What are the integers?

In this context, I mean only the non-negative ones, and we all know what they are. They are the objects \(0, 1, 2, \ldots\) and we can add them together and multiply them. There are various rules for how the numbers behave, and a precise description was given by Giuseppe Peano:
We have a set, \(\mathbb{ N}\), a function \(s:\mathbb{N} \rightarrow \mathbb{N}\), a special element \(0 \in \mathbb{N}\), and two operations, \(+\) and \(\times\) (addition and multiplication). These all fit together in the following way, where we use the mathematical symbol \(\Rightarrow\) as a shorthand for "implies".

Given any \(m,n \in \mathbb{N}\),
  1. \(s(n) = s(m) \Rightarrow n = m\)
  2. \(0 \neq s(n)\)
  3. \(n+0 = n\)
  4. \(s(n+m) = n+s(m)\)
  5. \(n \times 0 = 0\)
  6. \(n \times s (m ) = n + n \times m\)
  7. If \(K\) is any subset of \(\mathbb{N}\) such that (i) \(0 \in K\), and (ii) \(n \in K \Rightarrow s(n) \in K\), then \(K\) is in fact all of \(\mathbb{N}\).
The function \(s\) takes each number to the next, its successor (so \(s(n) = n+1\)); and then the first property says that no two different numbers have the same successor, the next says that 0 is not the successor of any number, the following pairs give recursive definitions of addition and multiplication. These just make sure that addiction and multiplication behave as usual. The the last is called the inductive property, and is what makes proof by induction work.

So, these axioms seem to capture what we mean by the integers: but it would be nice also to know that there is such a collection of objects and operations, in other words, to know that the properties we associate with the integers are in fact consistent! Luckily for us, John von Neumann gave a specific example of a set and a successor operation that satisfies all these properties: \(\emptyset\) is the empty set, the successor of any integer is the set of all integers up to and including that one, and the integers comprise all sets made up in this way.

So, \(0 = \emptyset\), \(1 = s(0) = \{0\}\), \(2 = s(1) = \{0,1\}\) and so on. Then it can be shown that the above requirements are categoric, which means that any other set with a successor function satisfying all 7 properties is just the same as the von Neumann one, except that we may have chosen different symbols for the numbers and functions.
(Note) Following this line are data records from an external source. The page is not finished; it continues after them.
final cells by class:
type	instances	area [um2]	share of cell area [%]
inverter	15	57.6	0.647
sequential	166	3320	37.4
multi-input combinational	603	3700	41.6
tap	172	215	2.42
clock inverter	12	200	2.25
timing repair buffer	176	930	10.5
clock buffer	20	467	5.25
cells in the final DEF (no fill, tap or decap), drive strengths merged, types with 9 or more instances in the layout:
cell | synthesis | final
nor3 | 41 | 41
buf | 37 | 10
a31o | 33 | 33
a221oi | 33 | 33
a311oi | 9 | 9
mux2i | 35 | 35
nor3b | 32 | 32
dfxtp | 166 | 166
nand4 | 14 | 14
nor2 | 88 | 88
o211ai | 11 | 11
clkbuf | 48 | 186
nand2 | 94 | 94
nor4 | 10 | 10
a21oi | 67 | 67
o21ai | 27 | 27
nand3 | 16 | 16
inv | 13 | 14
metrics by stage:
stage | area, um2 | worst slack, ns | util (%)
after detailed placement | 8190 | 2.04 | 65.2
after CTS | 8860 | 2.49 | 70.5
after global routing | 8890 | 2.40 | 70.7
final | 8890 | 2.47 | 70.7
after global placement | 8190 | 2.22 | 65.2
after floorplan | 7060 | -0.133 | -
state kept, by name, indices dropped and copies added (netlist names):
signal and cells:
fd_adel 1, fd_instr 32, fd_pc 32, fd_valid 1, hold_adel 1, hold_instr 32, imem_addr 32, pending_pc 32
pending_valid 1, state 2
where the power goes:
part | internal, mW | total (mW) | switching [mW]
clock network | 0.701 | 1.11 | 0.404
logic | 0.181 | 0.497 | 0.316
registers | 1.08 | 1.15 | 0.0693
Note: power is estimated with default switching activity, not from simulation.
--- src/rtl/siggen_pkg.sv ---
// Shared definitions for the multi-channel square-wave generator.
//   state_e      : per-channel FSM state
//   DEFAULT_HALF : half-period loaded at reset (3125 Hz at 100 MHz)
package siggen_pkg;

   localparam int unsigned DEFAULT_HALF = 16000;

   typedef enum logic [1:0] {
      IDLE = 2'd0,
      RUN  = 2'd1,
      STOP = 2'd2,
      DONE = 2'd3
   } state_e;

endpackage

--- src/rtl/siggen_chan.sv ---
// One square-wave channel: low phase first, then high; a period ends on the
// falling toggle, which is also where new settings and burst counting apply.
// Ports:
//   sysclk, reset            : clock, synchronous active-high reset
//   wr_valid_i               : decoded write strobe for this channel
//   wr_half_i / wr_burst_i   : half-period in cycles / burst length (0 = endless)
//   ch_en_i                  : level enable
//   sigout_o, busy_o         : waveform, high in RUN/STOP
//   burst_done_o             : one-cycle pulse together with the final fall
module siggen_chan #(
   parameter int unsigned CNT_W        = 24,
   parameter int unsigned BURST_W      = 16,
   parameter int unsigned DEFAULT_HALF = 16000
) (
   input  logic               sysclk,
   input  logic               reset,
   input  logic               wr_valid_i,
   input  logic [CNT_W-1:0]   wr_half_i,
   input  logic [BURST_W-1:0] wr_burst_i,
   input  logic               ch_en_i,
   output logic               sigout_o,
   output logic               busy_o,
   output logic               burst_done_o
);
   import siggen_pkg::*;

   state_e               state_q, state_d;
   logic [CNT_W-1:0]     cnt_q, cnt_d;
   logic [CNT_W-1:0]     act_half_q, act_half_d;
   logic [CNT_W-1:0]     pend_half_q, pend_half_d;
   logic [BURST_W-1:0]   per_q, per_d;
   logic [BURST_W-1:0]   act_burst_q, act_burst_d;
   logic [BURST_W-1:0]   pend_burst_q, pend_burst_d;
   logic                 sig_q, sig_d;
   logic                 busy_q, busy_d;
   logic                 done_q, done_d;

   logic [CNT_W-1:0]     src_half;
   logic [BURST_W-1:0]   src_burst;
   logic [BURST_W-1:0]   per_inc;
   logic                 at_end, fall_tgl, rise_tgl, burst_hit;

   // Pending settings with a same-cycle write bypassed, so a write that lands
   // on a falling toggle (or in IDLE/DONE) is used at that very edge.
   always_comb begin
      src_half  = wr_valid_i ? wr_half_i  : pend_half_q;
      src_burst = wr_valid_i ? wr_burst_i : pend_burst_q;
      at_end    = (cnt_q == act_half_q - CNT_W'(1));
      fall_tgl  = at_end && sig_q;
      rise_tgl  = at_end && !sig_q;
      per_inc   = per_q + BURST_W'(1);
      burst_hit = (act_burst_q != '0) && (per_inc >= act_burst_q);
   end

   // Next-state and output logic.
   always_comb begin
      state_d      = state_q;
      cnt_d        = cnt_q;
      sig_d        = sig_q;
      per_d        = per_q;
      act_half_d   = act_half_q;
      act_burst_d  = act_burst_q;
      pend_half_d  = src_half;
      pend_burst_d = src_burst;
      done_d       = 1'b0;

      case (state_q)
         IDLE: begin
            act_half_d  = src_half;
            act_burst_d = src_burst;
            sig_d       = 1'b0;
            cnt_d       = '0;
            per_d       = '0;
            if (ch_en_i) state_d = RUN;
         end
         DONE: begin
            act_half_d  = src_half;
            act_burst_d = src_burst;
            sig_d       = 1'b0;
            if (!ch_en_i) state_d = IDLE;
         end
         RUN, STOP: begin
            if (fall_tgl) begin
               // Period boundary: settings swap here so no partial period occurs.
               sig_d       = 1'b0;
               cnt_d       = '0;
               per_d       = per_inc;
               act_half_d  = src_half;
               act_burst_d = src_burst;
               if (burst_hit) begin
                  state_d = DONE;
                  done_d  = 1'b1;
               end else if (!ch_en_i) begin
                  state_d = IDLE;
               end else begin
                  state_d = RUN;
               end
            end else if (rise_tgl) begin
               cnt_d = '0;
               if (ch_en_i) begin
                  sig_d   = 1'b1;
                  state_d = RUN;
               end else begin
                  state_d = IDLE;
               end
            end else begin
               cnt_d = cnt_q + CNT_W'(1);
               // A disable during the high phase waits for the fall (no runt).
               if (ch_en_i)     state_d = RUN;
               else if (!sig_q) state_d = IDLE;
               else             state_d = STOP;
            end
         end
         default: state_d = IDLE;
      endcase

      busy_d = (state_d == RUN) || (state_d == STOP);
   end

   // State and output registers.
   always_ff @(posedge sysclk) begin
      if (reset) begin
         state_q      <= IDLE;
         cnt_q        <= '0;
         per_q        <= '0;
         act_half_q   <= CNT_W'(DEFAULT_HALF);
         pend_half_q  <= CNT_W'(DEFAULT_HALF);
         act_burst_q  <= '0;
         pend_burst_q <= '0;
         sig_q        <= 1'b0;
         busy_q       <= 1'b0;
         done_q       <= 1'b0;
      end else begin
         state_q      <= state_d;
         cnt_q        <= cnt_d;
         per_q        <= per_d;
         act_half_q   <= act_half_d;
         pend_half_q  <= pend_half_d;
         act_burst_q  <= act_burst_d;
         pend_burst_q <= pend_burst_d;
         sig_q        <= sig_d;
         busy_q       <= busy_d;
         done_q       <= done_d;
      end
   end

   assign sigout_o     = sig_q;
   assign busy_o       = busy_q;
   assign burst_done_o = done_q;

endmodule

--- src/rtl/siggen_multi.sv ---
// Multi-channel square-wave generator top: decodes configuration writes and
// fans them out to CHANNELS independent siggen_chan instances.
// Ports:
//   sysclk, reset                 : clock, synchronous active-high reset
//   wr_en, wr_ch, wr_half, wr_burst : configuration write (dropped if half==0
//                                   or channel out of range)
//   ch_en                         : per-channel enable
//   sigout, busy, burst_done      : per-channel registered outputs
module siggen_multi #(
   parameter  int unsigned CHANNELS     = 4,
   parameter  int unsigned CNT_W        = 24,
   parameter  int unsigned BURST_W      = 16,
   parameter  int unsigned DEFAULT_HALF = siggen_pkg::DEFAULT_HALF,
   localparam int unsigned CH_W         = (CHANNELS > 1) ? $clog2(CHANNELS) : 1
) (
   input  logic                sysclk,
   input  logic                reset,
   input  logic                wr_en,
   input  logic [CH_W-1:0]     wr_ch,
   input  logic [CNT_W-1:0]    wr_half,
   input  logic [BURST_W-1:0]  wr_burst,
   input  logic [CHANNELS-1:0] ch_en,
   output logic [CHANNELS-1:0] sigout,
   output logic [CHANNELS-1:0] busy,
   output logic [CHANNELS-1:0] burst_done
);
   import siggen_pkg::*;

   logic [CHANNELS-1:0] wr_hit;

   // Write decode; an out-of-range channel matches no instance and is dropped.
   always_comb begin
      wr_hit = '0;
      for (int unsigned c = 0; c < CHANNELS; c++) begin
         wr_hit[c] = wr_en && (wr_half != '0) && (32'(wr_ch) == c);
      end
   end

   for (genvar g = 0; g < CHANNELS; g++) begin : g_ch
      siggen_chan #(
         .CNT_W        (CNT_W),
         .BURST_W      (BURST_W),
         .DEFAULT_HALF (DEFAULT_HALF)
      ) u_chan (
         .sysclk       (sysclk),
         .reset        (reset),
         .wr_valid_i   (wr_hit[g]),
         .wr_half_i    (wr_half),
         .wr_burst_i   (wr_burst),
         .ch_en_i      (ch_en[g]),
         .sigout_o     (sigout[g]),
         .busy_o       (busy[g]),
         .burst_done_o (burst_done[g])
      );
   end

endmodule
--- config.mk ---
export PLATFORM = sky130hd
export DESIGN_NAME = siggen_multi
export DESIGN_NICKNAME = d
export VERILOG_FILES = /design/src/rtl/siggen_pkg.sv /design/src/rtl/siggen_chan.sv /design/src/rtl/siggen_multi.sv
export SDC_FILE = /design/constraint.sdc
export NUM_CORES = 1
export LEC_CHECK = 0
export CELL_PAD_IN_SITES_DETAIL_PLACEMENT = 1
export CELL_PAD_IN_SITES_GLOBAL_PLACEMENT = 2
export CORE_AREA = 2 2 277 279
export CTS_BUF_LIST = sky130_fd_sc_hd__clkbuf_16
export DETAILED_ROUTE_END_ITERATION = 16
export DIE_AREA = 0 0 279 281
export GPL_ROUTABILITY_DRIVEN = 0
export HOLD_SLACK_MARGIN = 0.12
export MAX_ROUTING_LAYER = met4
export PLACE_DENSITY = 0.85
export SLEW_MARGIN = 40
export SYNTH_ARGS = -nofsm -noshare
export SYNTH_HDL_FRONTEND = slang
export SYNTH_SLANG_ARGS = --single-unit
--- constraint.sdc ---
create_clock -name sysclk -period 3.8 [get_ports sysclk]
set_input_delay 0.57 -clock sysclk [delete_from_list [all_inputs] [get_ports sysclk]]
set_output_delay 0.57 -clock sysclk [all_outputs]
set_load 0.02 [all_outputs]
======== After elaboration in Yosys (flattened, before gate mapping) ========
Cells that the tools add are included.
word-level totals
  register bits after elaboration ......... 500
  input port bits ......................... 49
  output and inout port bits .............. 12
cells by class
  add/subtract/negate cells ............... 12
  magnitude comparators ................... 4
  equal/unequal tests ..................... 39
  muxes and demuxes ....................... 100
  bitwise operators ....................... 8
  reductions and logical operators ........ 59
operator list
  kind                                                 number
  two-way mux 24 bit                                   16
  case mux 24 bit (2 select lines)                     8
  case mux 16 bit (2 select lines)                     8
  two-way mux 16 bit                                   12
  adder 24 x 1 -> 24 bit (second input constant)       4
  == test 24 bit                                       4
  subtractor 24 x 1 -> 24 bit (second input constant)  4
  adder 16 x 1 -> 16 bit (second input constant)       4
  greater-or-equal comparator 16 bit                   4
  nonzero test 16 bit                                  4
  two-way mux 2 bit                                    28
  == test 2 bit (second input constant)                14
  case mux 2 bit (3 select lines)                      4
  nonzero test 24 bit                                  1
  two-way mux 1 bit                                    20
  == test 2 x 1 -> 1 bit (second input constant)       9
  logical AND 1 bit                                    17
  AND reduction 2 bit                                  8
  OR reduction 2 bit                                   8
  != test 3 x 1 -> 1 bit (second input constant)       4
  != test 3 x 2 -> 1 bit (second input constant)       4
  OR reduction 3 bit                                   4
  logical NOT 2 bit                                    5
  != test 2 x 1 -> 1 bit (second input constant)       4
  5 further kinds                                      24

======== Longest topological paths before layout ========
  depth after elaboration ................. 8
  mapped depth ............................ 18
  depth with buffers taken out ............ 17

======== Cells and area by module ========
From an unflattened synthesis, not the netlist that was laid out.
unflattened totals
  cell total of the unflattened synthesis .. 3047
  area total of the unflattened synthesis .. 26594.3 um2
by module, submodules not included
  module                             times used  cells an instance  area an instance (um2)  sequential area each (um2)
  siggen_chan at g_ch[1].u_chan ...  2           762                6658.9                  2502.4
  siggen_chan at g_ch[0].u_chan      1           762                6671.4                  2502.4
  siggen_chan at g_ch[3].u_chan      1           744                6503.7                  2502.4
  siggen_multi                       1           17                 101.3                   0.0

======== Worst setup path after synthesis ========
No wires, ideal clock.
  path type ............................... register -> register
  start point ............................. reg g_ch[3].u_chan.per_q[2]
  end point ............................... reg g_ch[3].u_chan.busy_q
  library setup time ...................... 72 ps
  arrival ................................. 3578 ps
  data required time ...................... 3728 ps
  slack ................................... 150 ps
  cell stages (with the launch flop) ...... 17
  buffers on the path ..................... 1
  cell sequence ........................... dfxtp_1 -> and3_1 -> and3_1 -> and3_1 -> and3_1 -> and3_1 -> clkbuf_1 -> nand3_1 -> xnor2_1 -> ha_1 -> nand4_1 -> nor4_1 -> a21oi_1 -> a41o_1 -> o311a_1 -> or3_1 -> mux2i_1
on the way
  longest elaborated chain between the ends .. 8
RTL lines
  element                                                  line                text
  from (decl)                                              siggen_chan.sv:31   logic [BURST_W-1:0] per_q, per_d;
  from (signal assigned)                                   siggen_chan.sv:136  per_q <= per_d;
  adder 16 x 1 -> 16 bit (*)                               siggen_chan.sv:51   per_inc = per_q + BURST_W'(1);
  greater-or-equal comparator 16 bit (*)                   siggen_chan.sv:52   burst_hit = (act_burst_q != '0) && (per_inc >= act_burst_q);
  logical AND 1 bit (*)                                    siggen_chan.sv:52
  two-way mux 2 bit (*)                                    siggen_chan.sv:90   if (burst_hit) begin
  two-way mux 2 bit (*)                                    siggen_chan.sv:83   if (fall_tgl) begin
  case mux 2 bit (3 select lines) (*)                      siggen_chan.sv:67   case (state_q)
  == test 2 x 1 -> 1 bit or == test 2 bit (tied branches)  siggen_chan.sv:117  busy_d = (state_d == RUN) || (state_d == STOP);
  logical OR 1 bit (*)                                     siggen_chan.sv:117
  to (signal assigned)                                     siggen_chan.sv:142  busy_q <= busy_d;
  to (decl)                                                siggen_chan.sv:35   logic busy_q, busy_d;
Mark *: on every way between the ends. The rest lies on a longest branch, timed or not.
A chain may end at the register's enable or synchronous reset.

======== Worst setup path in the final report ========
  start point ............................. reg g_ch[3].u_chan.act_half_q[11]
  end point ............................... reg g_ch[3].u_chan.busy_q
on the way
  longest elaborated chain between the ends .. 8
RTL lines
  element                                                  line                text
  from (decl)                                              siggen_chan.sv:29   logic [CNT_W-1:0] act_half_q, act_half_d;
  from (signal assigned)                                   siggen_chan.sv:126  act_half_q <= CNT_W'(DEFAULT_HALF);
  from (signal assigned)                                   siggen_chan.sv:137  act_half_q <= act_half_d;
  subtractor 24 x 1 -> 24 bit (*)                          siggen_chan.sv:48   at_end = (cnt_q == act_half_q - CNT_W'(1));
  == test 24 bit (*)                                       siggen_chan.sv:48
  logical AND 1 bit                                        siggen_chan.sv:50   rise_tgl = at_end && !sig_q;
  two-way mux 2 bit                                        siggen_chan.sv:98   end else if (rise_tgl) begin
  two-way mux 2 bit (*)                                    siggen_chan.sv:83
  case mux 2 bit (3 select lines) (*)                      siggen_chan.sv:67
  == test 2 x 1 -> 1 bit or == test 2 bit (tied branches)  siggen_chan.sv:117
  logical OR 1 bit (*)                                     siggen_chan.sv:117
Marked as above.

==> flow_summary.json <==
{
  "arrival_ns": 4.19,
  "root_buffer": "clkbuf_16",
  "clock_skew_ns": 0.0138,
  "synth_nets": 3294,
  "crit_family": "simple AND/OR/NAND/NOR gates",
  "hold_viol_final": 0,
  "status": "finished, final reports clean",
  "regToRegSetupSlack_ns": 0.15,
  "leakagePower_uw": 0.0112,
  "hold-path-cell-count": 2,
  "critPathCaptureType": "flip-flop",
  "drt_wl_total_mm": 78.4,
  "syn_to_final_growth_pct": 17.7,
  "tns_ns": 0,
  "port-buffer-count": 60,
  "numClockSinks": 500,
  "maxCapViolations": 0,
  "ys_seq_area_share_pct": 39.2,
  "cts_tree": "yes",
  "r2r_end": "g_ch[3].u_chan.busy_o",
  "fp.dieH_microns": 281,
  "fin_nets": 3371,
  "cp_slowest_cell": "or4_4",
  "die-area_sq_mm": 0.0784,
  "synth_top_area_share_pct": 39.2,
  "drc": 0,
  "cts_buffer_depth": 3,
  "hold_buffers": 0,
  "critical_path_class": "reg -> reg",
  "antenna_found_initial": 5,
  "worstPathMaxFanout": 5,
  "cts_max_level": 2,
  "core-area_sq_mm": 0.0754,
  "clk_latency_ns": 0.62,
  "worst_slew_pin_slew_ns": 0.713,
  "r2r-start": "g_ch[3].u_chan.act_half_q[11]",
  "placed_area_sq_mm": 0.0279,
  "powerDensity_mw_per_mm2": 426,
  "grt_overflow": 0,
  "slowest_delay_ns": 0.62,
  "clk_pin_slew_worst_paths_ns": 0.06,
  "cp.required_ns": 4.34,
  "dp_hpwl_mm": 56.3,
  "min_to": "g_ch[3].u_chan.per_q[10]",
  "relSlewSlack_pct": 52.3,
  "drive_above_1_share_pct": 9.81,
  "cp_common_cell": "or4_4",
  "vias_per_cell": 5.34,
  "synth_edf_count": 0,
  "critical_path_buf_inv_count": 0,
  "finish.instance_area_sq_mm": 0.0300,
  "async_flop_share_pct": 0,
  "synth.top_cells.by_count": "530 x nand2_1, 500 x dfxtp_1, 256 x a21oi_1",
  "synth_cells": 3157,
  "grt_max_degree": 104,
  "drt_iter0_drc": 1264,
  "synth_cell_types": 78,
  "ys_ff_latch": 500,
  "die_w_microns": 279,
  "antenna_left": 0,
  "hp-start": "reset",
  "dr.pass1.iters": 5,
  "cts_made_buffers": 57,
  "yosysMostFrequentCell": "nand2_1",
  "synth_area_leaders": "dfxtp_1 39%, nand2_1 7.8%, a21oi_1 5.0%, ha_1 4.3%, xnor2_1 4.1%",
  "synth.avg_cell_area_sq_um": 8.08,
  "initial_core_util_pct": 33.8,
  "ir_drop_v": 0.000321,
  "grt_usage_pct": 20.4,
  "cp_cell_sequence": "or4_4, or4_1, o31a_1, o311ai_1, a32oi_1, or4_4, o311a_1, or3_4, mux2i_1",
  "finalCritPeriodShare_pct": 96.0,
  "startpoint_type": "flip-flop",
  "grt_pass1_vias": 23100,
  "hold_slack_ns": 0.425,
  "yosysWarnings": 0,
  "fmax_mhz": 274,
  "io_pins": 61,
  "drv_slew": 0,
  "num_vias": 22800,
  "ys.flop_type": "dfxtp_1",
  "grt_first_pass_wirelength_mm": 126,
  "core.rowCount": 101,
  "netlist_area_sq_mm": 0.0255,
  "hold_class": "in -> reg",
  "setup_violations": 0,
  "yosysTopAreaCell": "dfxtp_1",
  "wire_per_inst_microns": 18.4,
  "fin_crit_ns": 3.65,
  "r2r_cells": 9
}
-- worst max path at each step --
stage	from	endpoint	depth (start not counted)
CTS	g_ch[3].u_chan.per_q[2]	g_ch[3].u_chan.busy_o	15
detailed placement	g_ch[1].u_chan.per_q[1]	g_ch[1].u_chan.busy_o	17
global route	g_ch[1].u_chan.per_q[1]	g_ch[1].u_chan.busy_o	17
finish	g_ch[3].u_chan.act_half_q[11]	g_ch[3].u_chan.busy_o	9
floorplan	g_ch[3].u_chan.per_q[2]	g_ch[3].u_chan.busy_o	16
global placement	g_ch[1].u_chan.per_q[1]	g_ch[1].u_chan.busy_o	17
-- final cells by class --
type,count,area [sq um]
antenna,3,7.51
clock buffer,59,1480
clock inverter,49,377
fill,8934,45400
inverter,122,458
multi-input combinational,2349,14600
sequential,500,10000
tap,978,1220
timing repair buffer,204,1900
-- routing by layer --
metal	routed length, microns	vias to the layer above	track usage (%)
met2	36200	279	33.0
met3	3110	113	2.95
met5	0	-	-
met4	1480	0	4.48
li1	-	11300	-
met1	37600	11100	27.0
-- logic make-up (layout without fill, tap and decap cells) --
family          Yosys count  count (layout)  synth area share (%)
fa+ha+maj                88              88                  4.32
mux                      16              16                 0.633
simple gates           1330            1330                  26.2
other cells               0               3                     0
xor+xnor                214             214                  7.35
compound gates          701             701                  17.5
flops                   500             500                  39.2
buf+inv                 308             434                  4.85
-- registers in the layout, indices dropped and copies added (netlist names) --
signal / flops
g_ch.u_chan.pend_burst_q: 64
g_ch.u_chan.busy_o: 4
g_ch.u_chan.act_burst_q: 64
g_ch.u_chan.act_half_q: 96
g_ch.u_chan.sigout_o: 4
g_ch.u_chan.state_q: 8
g_ch.u_chan.cnt_q: 96
g_ch.u_chan.per_q: 64
g_ch.u_chan.burst_done_o: 4
g_ch.u_chan.pend_half_q: 96
-- worst register-to-register path: stages, from the launching register on --
cell	delay, ns
dfxtp_1	0.35
or4_4	0.53
or4_1	0.45
o31a_1	0.31
o311ai_1	0.27
a32oi_1	0.17
or4_4	0.62
o311a_1	0.40
or3_4	0.34
mux2i_1	0.14
-- layout by cell type, fill, tap and decap left out, types with 17 or more instances in the layout --
master           instances
a21o_1                  35
a21oi_1                255
a31oi_1                 21
and3_1                  40
buf_12                  17
buf_4                  127
clkbuf_16               59
clkdlybuf4s50_1         59
dfxtp_1                496
ha_1                    85
inv_1                  130
nand2_1                530
nand2b_1                75
nand3_1                 91
nand3b_1                46
nand4_1                 46
nand4b_1                19
nor2_1                 162
nor2b_1                 20
nor3_1                  60
nor4_1                  56
o21ai_0                131
o22a_1                  51
o31ai_1                 52
or3_1                   30
or4_1                   37
xnor2_1                119
xor2_1                  94
-- power breakdown --
part | switching (uW) | total [uW] | internal (uW)
combinational | 971 | 1630 | 656
sequential | 175 | 5620 | 5450
clock | 2340 | 5540 | 3200
-- metrics by stage --
stage	util, %	power (uW)	setup slack, ns	std cells
floorplan	-	6700	0.150	3157
global placement	37.0	7300	0.0371	4150
detailed placement	37.0	7320	-0.0184	4150
CTS	39.4	12900	0.0208	4258
global route	39.8	13300	-0.0547	4264
finish	39.8	12800	0.151	4264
The integers so specified are what are called the standard integers. The mathematical term for a relationship between two structures which is really just a relabelling is an isomorphism; we say that any two sets with successor functions satisfying the above properties as isomorphic.

What is truth?

Then we can say that a property of numbers is true if it is true for the von Neuman model of the integers. It may be hard to tell, for any given property, whether or not it is true, but I hope we can all agree that the truth or falsity of any statement about these objects is well defined, and our ignorance is just our problem.

Then what about provability? A statement about the integers is provable if there is an argument from an agreed on set of axioms describing them using an agreed set of rules of inference that leads us to the statement. Together with the above properties, we also require a well defined set of rules of how we are allowed to argue about them: this set of rules is called first order predicate calculus. We need not concern ourselves with the exact nature of this set of rules here---it is enough for our purposes to note that such a set of rules exists. Those properties which matter to us will be introduced as necessary.

To rephrase slightly, truth is to some extent an accidental property; you look at the numbers in question and see whether the property holds. Truth is a property of the meaning of the statement, and so is what we call a semantic property. Provability, on the other hand, is structural; it follows explicitly from the grammatical form of the sentence, without reference to the particular objects we are supposed to be arguing about. Since the construction of grammatically acceptable sentences is called syntax in linguistics, we extend the use of this word slightly, and say that provability is a syntactic property.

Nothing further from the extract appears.